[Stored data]
[Start of section]

==> design.v <==
`timescale 1ns / 100ps
module Cordic(clk,rst,phase_step,xin,yin,xout,yout);
parameter IN_WIDTH	= 16; 
parameter EXTRA_BITS	= 6; 
localparam WI			= IN_WIDTH;
localparam WXY			= IN_WIDTH+EXTRA_BITS; 
localparam STG			= WXY; 
input clk;
input rst; 
input signed  [31:0]    phase_step; 
input signed  [WI-1:0]  xin,yin;
output signed [WXY-1:0] xout,yout;
wire signed [31:0] atan_table [0:31];
                 assign atan_table[00] = 32'b0010_0000_0000_0000_0000_0000_0000_0000;
						assign atan_table[01] = 32'b0001_0010_1110_0100_0000_0101_0001_1110;
						assign atan_table[02] = 32'b0000_1001_1111_1011_0011_1000_0101_1011;
						assign atan_table[03] = 32'b0000_0101_0001_0001_0001_0001_1101_0100;
						assign atan_table[04] = 32'b0000_0010_1000_1011_0000_1101_0100_0011;
						assign atan_table[05] = 32'b0000_0001_0100_0101_1101_0111_1110_0001;
						assign atan_table[06] = 32'b0000_0000_1010_0010_1111_0110_0001_1110;
						assign atan_table[07] = 32'b0000_0000_0101_0001_0111_1100_0101_0101;
						assign atan_table[08] = 32'b0000_0000_0010_1000_1011_1110_0101_0011;
						assign atan_table[09] = 32'b0000_0000_0001_0100_0101_1111_0010_1111;
						assign atan_table[10] = 32'b0000_0000_0000_1010_0010_1111_1001_1000;
						assign atan_table[11] = 32'b0000_0000_0000_0101_0001_0111_1100_1100;
						assign atan_table[12] = 32'b0000_0000_0000_0010_1000_1011_1110_0110;
						assign atan_table[13] = 32'b0000_0000_0000_0001_0100_0101_1111_0011;
						assign atan_table[14] = 32'b0000_0000_0000_0000_1010_0010_1111_1010;
						assign atan_table[15] = 32'b0000_0000_0000_0000_0101_0001_0111_1101;
						assign atan_table[16] = 32'b0000_0000_0000_0000_0010_1000_1011_1110;
						assign atan_table[17] = 32'b0000_0000_0000_0000_0001_0100_0101_1111;
						assign atan_table[18] = 32'b0000_0000_0000_0000_0000_1010_0011_0000;
						assign atan_table[19] = 32'b0000_0000_0000_0000_0000_0101_0001_1000;
						assign atan_table[20] = 32'b0000_0000_0000_0000_0000_0010_1000_1100;
						assign atan_table[21] = 32'b0000_0000_0000_0000_0000_0001_0100_0110;
						assign atan_table[22] = 32'b0000_0000_0000_0000_0000_0000_1010_0011;
						assign atan_table[23] = 32'b0000_0000_0000_0000_0000_0000_0101_0001;
						assign atan_table[24] = 32'b0000_0000_0000_0000_0000_0000_0010_1001;
						assign atan_table[25] = 32'b0000_0000_0000_0000_0000_0000_0001_0100;
						assign atan_table[26] = 32'b0000_0000_0000_0000_0000_0000_0000_1010;
						assign atan_table[27] = 32'b0000_0000_0000_0000_0000_0000_0000_0101;
						assign atan_table[28] = 32'b0000_0000_0000_0000_0000_0000_0000_0011;
						assign atan_table[29] = 32'b0000_0000_0000_0000_0000_0000_0000_0010;
						assign atan_table[30] = 32'b0000_0000_0000_0000_0000_0000_0000_0001;
						assign atan_table[31] = 32'b0000_0000_0000_0000_0000_0000_0000_0000;
reg signed [WXY-1:0] X [0:STG-1];
reg signed [WXY-1:0] Y [0:STG-1];
reg signed [31:0]    Z [0:STG-1]; 
reg [31:0] phase_acc;
wire [1:0]  quadrant = phase_acc [31:30]; 
wire signed [WI-1:0] nxin,nyin;
assign nxin = -xin;
assign nyin = -yin;
always @(posedge clk)
	begin
		case(quadrant)
			2'b00,2'b11: 
				begin  
					X[0] <= {xin[WI-1],xin}<<{EXTRA_BITS-1};
					Y[0] <= {yin[WI-1],yin}<<{EXTRA_BITS-1};
					Z[0] <= phase_acc ;
				end
			2'b01:
				begin
					X[0] <= {nyin[WI-1],nyin}<<{EXTRA_BITS-1};
					Y[0] <= {xin[WI-1],xin}<<{EXTRA_BITS-1};
					Z[0] <= {2'b00,phase_acc[29:0]}; 
				end
			2'b10:
				begin
					X[0] <= {yin[WI-1],yin}<<{EXTRA_BITS-1};
					Y[0] <= {nxin[WI-1],nxin}<<{EXTRA_BITS-1};
					Z[0] <= {2'b11,phase_acc[29:0]};
				end
			default:;
		endcase
		if(rst) phase_acc<=32'd0; else phase_acc<=phase_acc+phase_step;
	end
genvar i;
generate
	for(i=0;i<(STG-1);i=i+1)
	begin:ITERATION
	wire z_sign;
	wire signed [WXY-1:0] x_shr,y_shr;
	assign x_shr=X[i]>>>i;
	assign y_shr=Y[i]>>>i;
	assign z_sign=Z[i][31];
	always @ (posedge clk)
			begin
				X[i+1] <= z_sign?(X[i]+y_shr):(X[i]-y_shr);
				Y[i+1] <= z_sign?(Y[i]-x_shr):(Y[i]+x_shr);
				Z[i+1] <= z_sign?(Z[i]+atan_table[i]):(Z[i]-atan_table[i]);
				end
	end
endgenerate
assign xout	=	X[STG-1];
assign yout	=	Y[STG-1];
endmodule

[End of section]

▶ **TASK INSTRUCTIONS**: Each line of the data that contains "signed" should be counted; please give only the number.

▶ **ANSWER AREA**: 9